The Central Local Court House is constructed in smooth dressed sandstone blocks. It is embellished with carved sandstone decorative elements. Much internal timber joinery and furniture remains intact. The site comprises a number of auxiliary buildings associated with the court house, including a small caretaker's cottage.

===Caretaker's Cottage===
on the eastern boundary of the site. Two storey rendered brick structure, with two chimneys and windows and outlook directed over the central forecourt of the court house.

==Heritage listing==
As of October 2008, the Central Local Courthouse is of State historical significance as the first purpose-built police court with the State Justice system and first petty Sessions Court. The building is a fine and intact example of a classically inspired public building designed in the Federation Free Classical style by James Barnet, the last colonial architect, with construction supervised by Walter Liberty Vernon, the first government architect. The building is an example of a court that operated in association with a police station and significantly has continued to operate with attached holding cells complex to the present day.
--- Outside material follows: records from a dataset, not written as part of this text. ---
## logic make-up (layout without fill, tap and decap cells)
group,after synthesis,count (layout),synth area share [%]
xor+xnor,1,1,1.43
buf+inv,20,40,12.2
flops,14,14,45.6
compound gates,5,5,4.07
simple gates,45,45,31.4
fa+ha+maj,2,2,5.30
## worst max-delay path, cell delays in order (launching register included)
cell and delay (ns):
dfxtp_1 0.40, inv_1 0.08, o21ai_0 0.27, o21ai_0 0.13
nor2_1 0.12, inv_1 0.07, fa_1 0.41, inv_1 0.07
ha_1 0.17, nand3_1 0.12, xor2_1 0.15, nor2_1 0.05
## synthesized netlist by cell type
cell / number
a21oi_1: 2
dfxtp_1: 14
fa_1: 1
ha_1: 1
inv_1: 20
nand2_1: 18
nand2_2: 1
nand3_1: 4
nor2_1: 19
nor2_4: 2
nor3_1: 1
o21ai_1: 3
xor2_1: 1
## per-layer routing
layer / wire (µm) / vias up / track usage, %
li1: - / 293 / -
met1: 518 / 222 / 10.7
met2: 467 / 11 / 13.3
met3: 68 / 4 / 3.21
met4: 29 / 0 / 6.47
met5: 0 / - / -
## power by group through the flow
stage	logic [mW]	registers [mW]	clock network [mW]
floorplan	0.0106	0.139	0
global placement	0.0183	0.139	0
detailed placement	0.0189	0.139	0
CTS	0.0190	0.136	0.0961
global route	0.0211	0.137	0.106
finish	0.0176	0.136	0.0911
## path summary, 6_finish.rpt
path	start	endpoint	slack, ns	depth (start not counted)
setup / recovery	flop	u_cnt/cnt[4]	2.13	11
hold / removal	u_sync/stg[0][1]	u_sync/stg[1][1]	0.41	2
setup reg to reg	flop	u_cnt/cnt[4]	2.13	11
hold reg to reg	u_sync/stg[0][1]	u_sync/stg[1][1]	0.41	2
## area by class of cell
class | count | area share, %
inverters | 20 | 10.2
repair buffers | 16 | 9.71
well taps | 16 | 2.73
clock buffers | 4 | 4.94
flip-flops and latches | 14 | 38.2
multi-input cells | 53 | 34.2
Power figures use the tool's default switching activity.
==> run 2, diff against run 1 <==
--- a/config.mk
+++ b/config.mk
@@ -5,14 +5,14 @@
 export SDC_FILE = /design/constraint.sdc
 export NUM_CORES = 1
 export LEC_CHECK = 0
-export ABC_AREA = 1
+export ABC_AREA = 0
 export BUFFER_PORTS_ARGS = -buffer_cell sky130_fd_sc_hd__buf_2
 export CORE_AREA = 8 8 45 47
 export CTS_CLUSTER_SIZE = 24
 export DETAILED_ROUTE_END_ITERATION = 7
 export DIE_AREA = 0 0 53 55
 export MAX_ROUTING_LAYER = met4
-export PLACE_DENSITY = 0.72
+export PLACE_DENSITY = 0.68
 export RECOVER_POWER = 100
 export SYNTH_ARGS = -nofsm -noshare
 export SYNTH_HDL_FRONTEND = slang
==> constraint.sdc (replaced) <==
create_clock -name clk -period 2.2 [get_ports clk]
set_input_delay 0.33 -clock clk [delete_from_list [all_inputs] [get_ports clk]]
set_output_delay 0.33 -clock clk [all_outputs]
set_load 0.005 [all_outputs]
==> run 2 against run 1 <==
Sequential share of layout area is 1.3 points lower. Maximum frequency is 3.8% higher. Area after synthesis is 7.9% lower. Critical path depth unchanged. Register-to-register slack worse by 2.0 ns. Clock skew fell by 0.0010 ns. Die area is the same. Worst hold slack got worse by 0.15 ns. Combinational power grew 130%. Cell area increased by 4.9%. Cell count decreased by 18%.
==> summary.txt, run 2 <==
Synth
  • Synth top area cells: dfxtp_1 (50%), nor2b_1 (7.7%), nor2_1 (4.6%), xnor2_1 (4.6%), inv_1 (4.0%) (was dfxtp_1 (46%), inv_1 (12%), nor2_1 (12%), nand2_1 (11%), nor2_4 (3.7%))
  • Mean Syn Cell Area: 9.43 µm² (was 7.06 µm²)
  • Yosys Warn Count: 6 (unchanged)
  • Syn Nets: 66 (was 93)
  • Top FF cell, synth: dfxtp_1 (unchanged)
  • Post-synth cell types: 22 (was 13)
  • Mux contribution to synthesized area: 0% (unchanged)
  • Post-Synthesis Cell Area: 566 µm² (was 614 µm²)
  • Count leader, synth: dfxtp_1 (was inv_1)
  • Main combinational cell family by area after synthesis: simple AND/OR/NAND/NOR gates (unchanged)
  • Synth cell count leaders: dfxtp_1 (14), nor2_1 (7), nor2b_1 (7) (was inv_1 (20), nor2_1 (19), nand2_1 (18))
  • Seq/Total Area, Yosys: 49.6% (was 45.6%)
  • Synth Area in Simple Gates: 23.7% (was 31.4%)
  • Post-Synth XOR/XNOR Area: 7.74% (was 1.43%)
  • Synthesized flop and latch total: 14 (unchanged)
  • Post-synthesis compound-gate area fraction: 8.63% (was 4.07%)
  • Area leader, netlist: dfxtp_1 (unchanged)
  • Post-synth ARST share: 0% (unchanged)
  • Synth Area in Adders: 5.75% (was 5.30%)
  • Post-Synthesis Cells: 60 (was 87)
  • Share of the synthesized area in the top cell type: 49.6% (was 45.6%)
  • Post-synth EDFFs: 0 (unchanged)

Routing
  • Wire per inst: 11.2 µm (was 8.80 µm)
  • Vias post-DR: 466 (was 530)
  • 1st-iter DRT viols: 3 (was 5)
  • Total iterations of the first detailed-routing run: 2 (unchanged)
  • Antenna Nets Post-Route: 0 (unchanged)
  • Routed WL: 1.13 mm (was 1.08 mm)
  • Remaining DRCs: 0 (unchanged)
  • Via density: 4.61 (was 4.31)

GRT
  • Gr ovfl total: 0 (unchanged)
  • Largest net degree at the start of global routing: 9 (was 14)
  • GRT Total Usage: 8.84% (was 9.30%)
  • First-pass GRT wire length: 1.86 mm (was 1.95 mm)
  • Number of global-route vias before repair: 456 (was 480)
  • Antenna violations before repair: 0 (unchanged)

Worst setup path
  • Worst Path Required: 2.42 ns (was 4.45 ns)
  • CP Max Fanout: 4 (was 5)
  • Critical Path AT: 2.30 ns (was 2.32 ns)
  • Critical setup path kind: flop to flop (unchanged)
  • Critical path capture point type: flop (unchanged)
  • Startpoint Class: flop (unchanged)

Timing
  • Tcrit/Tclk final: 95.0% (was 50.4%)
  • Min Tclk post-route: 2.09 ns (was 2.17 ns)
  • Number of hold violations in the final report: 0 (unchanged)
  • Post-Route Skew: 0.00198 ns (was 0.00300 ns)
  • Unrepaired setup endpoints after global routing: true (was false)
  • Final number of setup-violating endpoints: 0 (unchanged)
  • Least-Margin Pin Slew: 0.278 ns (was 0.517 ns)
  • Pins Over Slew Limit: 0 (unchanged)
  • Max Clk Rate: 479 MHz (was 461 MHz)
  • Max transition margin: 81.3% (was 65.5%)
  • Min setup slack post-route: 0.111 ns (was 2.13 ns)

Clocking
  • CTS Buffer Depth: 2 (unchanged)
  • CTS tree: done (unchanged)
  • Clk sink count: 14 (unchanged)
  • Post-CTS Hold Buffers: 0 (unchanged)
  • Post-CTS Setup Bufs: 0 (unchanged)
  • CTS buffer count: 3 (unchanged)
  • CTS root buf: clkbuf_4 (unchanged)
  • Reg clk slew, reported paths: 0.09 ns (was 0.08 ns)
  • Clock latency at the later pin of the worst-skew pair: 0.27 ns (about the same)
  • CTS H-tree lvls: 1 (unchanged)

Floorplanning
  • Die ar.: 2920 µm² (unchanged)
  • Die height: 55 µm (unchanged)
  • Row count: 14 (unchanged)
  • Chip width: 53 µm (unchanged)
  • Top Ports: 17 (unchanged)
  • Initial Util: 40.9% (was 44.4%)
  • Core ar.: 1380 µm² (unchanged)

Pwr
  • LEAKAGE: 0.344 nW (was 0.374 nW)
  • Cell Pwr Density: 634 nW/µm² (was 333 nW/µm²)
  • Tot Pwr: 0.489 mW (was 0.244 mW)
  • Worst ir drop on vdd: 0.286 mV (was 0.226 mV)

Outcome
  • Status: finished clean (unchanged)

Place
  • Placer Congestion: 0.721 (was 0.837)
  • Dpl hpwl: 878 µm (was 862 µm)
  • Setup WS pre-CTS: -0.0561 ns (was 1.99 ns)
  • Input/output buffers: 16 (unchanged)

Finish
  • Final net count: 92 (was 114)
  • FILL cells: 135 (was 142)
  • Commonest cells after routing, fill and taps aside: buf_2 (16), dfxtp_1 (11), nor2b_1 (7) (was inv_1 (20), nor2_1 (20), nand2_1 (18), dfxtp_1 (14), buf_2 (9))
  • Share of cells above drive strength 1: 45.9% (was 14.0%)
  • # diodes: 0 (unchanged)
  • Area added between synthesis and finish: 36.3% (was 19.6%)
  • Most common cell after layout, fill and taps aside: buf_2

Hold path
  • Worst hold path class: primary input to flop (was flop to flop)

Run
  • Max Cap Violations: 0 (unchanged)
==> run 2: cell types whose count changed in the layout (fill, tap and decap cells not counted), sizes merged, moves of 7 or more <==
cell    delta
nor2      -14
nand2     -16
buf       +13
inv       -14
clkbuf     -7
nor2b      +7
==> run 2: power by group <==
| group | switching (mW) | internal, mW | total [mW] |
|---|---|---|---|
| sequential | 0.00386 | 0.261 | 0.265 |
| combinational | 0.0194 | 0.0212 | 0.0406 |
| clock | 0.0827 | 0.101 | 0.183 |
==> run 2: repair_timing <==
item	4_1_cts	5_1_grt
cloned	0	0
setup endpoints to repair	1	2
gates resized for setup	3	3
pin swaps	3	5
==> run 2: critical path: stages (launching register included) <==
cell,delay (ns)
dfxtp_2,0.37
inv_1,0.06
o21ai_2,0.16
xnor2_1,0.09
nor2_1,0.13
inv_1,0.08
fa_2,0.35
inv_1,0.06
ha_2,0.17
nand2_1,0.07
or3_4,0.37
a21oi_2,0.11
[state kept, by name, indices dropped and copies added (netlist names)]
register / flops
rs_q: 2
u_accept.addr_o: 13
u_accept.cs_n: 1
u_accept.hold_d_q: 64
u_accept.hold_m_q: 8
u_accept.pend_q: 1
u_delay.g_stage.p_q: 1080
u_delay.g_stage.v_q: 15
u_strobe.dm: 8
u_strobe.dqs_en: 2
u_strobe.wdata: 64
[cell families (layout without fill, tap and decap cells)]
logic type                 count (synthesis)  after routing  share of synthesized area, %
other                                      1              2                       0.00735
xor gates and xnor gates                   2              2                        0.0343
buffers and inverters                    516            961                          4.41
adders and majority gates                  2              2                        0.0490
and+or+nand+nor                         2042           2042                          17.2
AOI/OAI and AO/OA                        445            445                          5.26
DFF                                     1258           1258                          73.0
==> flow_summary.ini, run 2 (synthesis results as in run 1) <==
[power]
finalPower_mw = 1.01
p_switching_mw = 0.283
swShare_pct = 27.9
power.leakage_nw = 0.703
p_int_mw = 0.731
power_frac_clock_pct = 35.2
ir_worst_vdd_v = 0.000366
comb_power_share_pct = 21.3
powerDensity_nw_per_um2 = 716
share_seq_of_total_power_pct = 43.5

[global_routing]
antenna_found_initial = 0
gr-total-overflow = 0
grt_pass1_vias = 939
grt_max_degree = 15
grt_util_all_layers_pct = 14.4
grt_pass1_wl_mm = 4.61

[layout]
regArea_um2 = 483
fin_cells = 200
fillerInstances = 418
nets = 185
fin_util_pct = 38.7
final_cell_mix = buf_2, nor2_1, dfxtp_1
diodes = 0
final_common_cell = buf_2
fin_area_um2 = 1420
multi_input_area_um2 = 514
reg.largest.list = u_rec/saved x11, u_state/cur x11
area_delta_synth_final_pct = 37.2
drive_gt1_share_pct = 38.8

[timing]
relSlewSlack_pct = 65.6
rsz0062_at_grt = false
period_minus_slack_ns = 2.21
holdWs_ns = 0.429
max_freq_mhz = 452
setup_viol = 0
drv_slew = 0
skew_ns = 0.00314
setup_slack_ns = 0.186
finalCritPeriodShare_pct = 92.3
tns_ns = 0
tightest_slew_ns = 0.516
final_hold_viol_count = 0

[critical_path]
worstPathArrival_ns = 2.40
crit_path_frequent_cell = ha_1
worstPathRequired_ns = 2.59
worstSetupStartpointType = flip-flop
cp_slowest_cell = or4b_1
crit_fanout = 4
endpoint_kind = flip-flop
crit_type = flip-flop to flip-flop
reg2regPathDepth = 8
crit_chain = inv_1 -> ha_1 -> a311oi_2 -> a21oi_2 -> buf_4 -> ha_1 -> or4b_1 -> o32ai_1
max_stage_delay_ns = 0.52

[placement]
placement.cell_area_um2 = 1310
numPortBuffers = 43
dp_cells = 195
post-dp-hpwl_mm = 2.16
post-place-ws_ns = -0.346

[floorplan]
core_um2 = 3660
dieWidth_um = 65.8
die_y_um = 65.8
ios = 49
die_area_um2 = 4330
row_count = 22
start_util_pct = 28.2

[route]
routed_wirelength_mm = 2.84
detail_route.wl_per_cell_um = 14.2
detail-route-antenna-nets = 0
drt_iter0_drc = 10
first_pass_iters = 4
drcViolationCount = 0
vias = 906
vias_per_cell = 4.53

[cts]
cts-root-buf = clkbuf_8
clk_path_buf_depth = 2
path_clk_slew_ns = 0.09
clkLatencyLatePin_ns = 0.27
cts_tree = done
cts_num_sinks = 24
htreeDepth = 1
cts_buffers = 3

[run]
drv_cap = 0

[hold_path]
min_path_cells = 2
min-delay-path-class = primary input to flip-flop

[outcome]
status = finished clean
**src/rtl/fifo_trig_pkg.sv**
```systemverilog
package fifo_trig_pkg;

  localparam int unsigned BYTE_W = 8;

  typedef enum logic [2:0] {
    FRAC_EIGHTH   = 3'd0,
    FRAC_QUARTER  = 3'd1,
    FRAC_HALF     = 3'd2,
    FRAC_3QUARTER = 3'd3,
    FRAC_7EIGHTH  = 3'd4
  } frac_sel_e;

  // Entries for a threshold fraction; codes above 4 use the 7/8 point.
  function automatic int unsigned frac_entries(input logic [2:0] sel,
                                               input int unsigned depth);
    case (sel)
      FRAC_EIGHTH:   frac_entries = depth / 8;
      FRAC_QUARTER:  frac_entries = depth / 4;
      FRAC_HALF:     frac_entries = depth / 2;
      FRAC_3QUARTER: frac_entries = (depth * 3) / 4;
      default:       frac_entries = (depth * 7) / 8;
    endcase
  endfunction

endpackage

```
**src/rtl/fifo_ram.sv**
```systemverilog
module fifo_ram #(
  parameter int unsigned DW    = 8,
  parameter int unsigned DEPTH = 16,
  localparam int unsigned AW   = $clog2(DEPTH)
) (
  input  logic          clk,
  input  logic          we,
  input  logic [AW-1:0] waddr,
  input  logic [DW-1:0] wdata,
  input  logic          re,
  input  logic [AW-1:0] raddr,
  output logic [DW-1:0] rdata
);

  logic [DW-1:0] mem [DEPTH];

  always_ff @(posedge clk) begin
    if (we) mem[waddr] <= wdata;
  end

  always_ff @(posedge clk) begin
    if (re) rdata <= mem[raddr];
  end

endmodule

```
**src/rtl/fifo_ctrl.sv**
```systemverilog
module fifo_ctrl #(
  parameter int unsigned DEPTH = 16,
  localparam int unsigned AW   = $clog2(DEPTH),
  localparam int unsigned LW   = AW + 1
) (
  input  logic          clk,
  input  logic          rst,
  input  logic          fifo_en,
  input  logic          push,
  input  logic          pop,
  output logic          wr_en,
  output logic [AW-1:0] wr_addr,
  output logic          rd_en,
  output logic [AW-1:0] rd_addr,
  output logic [LW-1:0] level_next,
  output logic [LW-1:0] level,
  output logic          full,
  output logic          empty,
  output logic          overflow,
  output logic          underflow
);

  localparam logic [LW-1:0] CAP_QUEUE = LW'(DEPTH);
  localparam logic [LW-1:0] CAP_HOLD  = LW'(1);

  logic [AW-1:0] wp_q, rp_q;
  logic [LW-1:0] cap;
  logic          push_ok, pop_ok;

  assign cap     = fifo_en ? CAP_QUEUE : CAP_HOLD;
  assign push_ok = push && !full;
  assign pop_ok  = pop && !empty;

  assign wr_en   = push_ok;
  assign wr_addr = wp_q;
  assign rd_en   = pop_ok;
  assign rd_addr = rp_q;

  always_comb begin
    level_next = level + {{(LW-1){1'b0}}, push_ok} - {{(LW-1){1'b0}}, pop_ok};
  end

  always_ff @(posedge clk) begin
    if (rst) begin
      wp_q      <= '0;
      rp_q      <= '0;
      level     <= '0;
      full      <= 1'b0;
      empty     <= 1'b1;
      overflow  <= 1'b0;
      underflow <= 1'b0;
    end else begin
      if (push_ok) wp_q <= wp_q + 1'b1;
      if (pop_ok)  rp_q <= rp_q + 1'b1;
      level <= level_next;
      full  <= (level_next >= cap);
      empty <= (level_next == '0);
      if (push && full) overflow  <= 1'b1;
      if (pop && empty) underflow <= 1'b1;
    end
  end

  p_both_hold_r3: assert property (@(posedge clk) disable iff (rst)
    (push && pop && !full && !empty) |=> $stable(level));

  p_flags_excl_r3: assert property (@(posedge clk) disable iff (rst)
    !(full && empty));

  p_level_bound_r3: assert property (@(posedge clk) disable iff (rst)
    level <= CAP_QUEUE);

  p_no_overflow_r4: assert property (@(posedge clk) disable iff (rst)
    (push && full && !pop) |=> ($stable(level) && $stable(wp_q)));

  p_ovf_sticky_r4: assert property (@(posedge clk) disable iff (rst)
    overflow |=> overflow);

  p_no_underflow_r5: assert property (@(posedge clk) disable iff (rst)
    (pop && empty && !push) |=> ($stable(level) && $stable(rp_q)));

  p_udf_sticky_r5: assert property (@(posedge clk) disable iff (rst)
    underflow |=> underflow);

  p_hold_full_r9: assert property (@(posedge clk) disable iff (rst)
    (!fifo_en && push && empty) |=> full);

  p_full_both_r10: assert property (@(posedge clk) disable iff (rst)
    (push && pop && full) |=> (level == $past(level) - 1'b1));

  p_empty_both_r10: assert property (@(posedge clk) disable iff (rst)
    (push && pop && empty) |=> (level == LW'(1) && !empty));

endmodule

```
**src/rtl/fifo_trig.sv**
```systemverilog
module fifo_trig
  import fifo_trig_pkg::*;
#(
  parameter int unsigned DEPTH   = 16,
  parameter bit          TX_MODE = 1'b0,
  localparam int unsigned LW     = $clog2(DEPTH) + 1
) (
  input  logic          clk,
  input  logic          rst,
  input  logic          fifo_en,
  input  logic [2:0]    trig_sel,
  input  logic [LW-1:0] level_next,
  input  logic [LW-1:0] level,
  output logic          irq
);

  logic [LW-1:0] thr;
  logic          hit;

  assign thr = fifo_en ? LW'(frac_entries(trig_sel, DEPTH)) : LW'(1);

  generate
    if (TX_MODE) begin : g_drain
      assign hit = (level_next <= thr);
    end else begin : g_fill
      assign hit = (level_next >= thr);
    end
  endgenerate

  always_ff @(posedge clk) begin
    if (rst) irq <= TX_MODE;
    else     irq <= hit;
  end

  generate
    if (TX_MODE) begin : g_chk_tx
      p_irq_tx_empty_r8: assert property (@(posedge clk) disable iff (rst)
        (level == '0) |-> irq);
      p_irq_tx_full_r8: assert property (@(posedge clk) disable iff (rst)
        (level == LW'(DEPTH)) |-> !irq);
    end else begin : g_chk_rx
      p_irq_rx_empty_r7: assert property (@(posedge clk) disable iff (rst)
        irq |-> (level != '0));
      p_irq_rx_full_r7: assert property (@(posedge clk) disable iff (rst)
        (level == LW'(DEPTH)) |-> irq);
    end
  endgenerate

endmodule

```
**src/rtl/byte_fifo_trig.sv**
```systemverilog
module byte_fifo_trig
  import fifo_trig_pkg::*;
#(
  parameter int unsigned DEPTH   = 16,
  parameter int unsigned DW      = BYTE_W,
  parameter bit          TX_MODE = 1'b0,
  localparam int unsigned AW     = $clog2(DEPTH),
  localparam int unsigned LW     = AW + 1
) (
  input  logic          clk,
  input  logic          rst,
  input  logic          fifo_en,
  input  logic [2:0]    trig_sel,
  input  logic          push,
  input  logic [DW-1:0] push_data,
  output logic          full,
  input  logic          pop,
  output logic [DW-1:0] pop_data,
  output logic          empty,
  output logic [LW-1:0] level,
  output logic          irq,
  output logic          overflow,
  output logic          underflow
);

  logic          wr_en, rd_en;
  logic [AW-1:0] wr_addr, rd_addr;
  logic [LW-1:0] level_next;

  fifo_ctrl #(.DEPTH(DEPTH)) u_ctrl (
    .clk        (clk),
    .rst        (rst),
    .fifo_en    (fifo_en),
    .push       (push),
    .pop        (pop),
    .wr_en      (wr_en),
    .wr_addr    (wr_addr),
    .rd_en      (rd_en),
    .rd_addr    (rd_addr),
    .level_next (level_next),
    .level      (level),
    .full       (full),
    .empty      (empty),
    .overflow   (overflow),
    .underflow  (underflow)
  );

  fifo_ram #(.DW(DW), .DEPTH(DEPTH)) u_ram (
    .clk   (clk),
    .we    (wr_en),
    .waddr (wr_addr),
    .wdata (push_data),
    .re    (rd_en),
    .raddr (rd_addr),
    .rdata (pop_data)
  );

  fifo_trig #(.DEPTH(DEPTH), .TX_MODE(TX_MODE)) u_trig (
    .clk        (clk),
    .rst        (rst),
    .fifo_en    (fifo_en),
    .trig_sel   (trig_sel),
    .level_next (level_next),
    .level      (level),
    .irq        (irq)
  );

  p_pop_stable_r2: assert property (@(posedge clk) disable iff (rst)
    !(pop && !empty) |=> $stable(pop_data));

endmodule

```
The Central Local Courthouse and Holding Cells are good examples of late nineteenth-century courthouse and prison environment that despite alterations and modification demonstrate certain design philosophies and standards of that time. The form and relationship of the Holding Cells are functional and reflect Barnet's preference to relate each building to its site and context. The design of the courthouse and its principal façade connotes typical characteristics of this type of building. The buildings remain as a good and intact example of a courthouse and associated facilities designed by the Colonial Architects Office and that demonstrate the growing affluence and prosperity of the time.

Central Local Courts and Holding Cells are of social significance for their on-going association with the police, Attorney General's Department, Department of Corrective Services, NSW Sherriff's office and all associated parties who have used the building for over 100 years. The building significantly continues to operate and is part of a network of courts in the local area.

Central Local Court House, Sydney was listed on the New South Wales State Heritage Register in April 1999.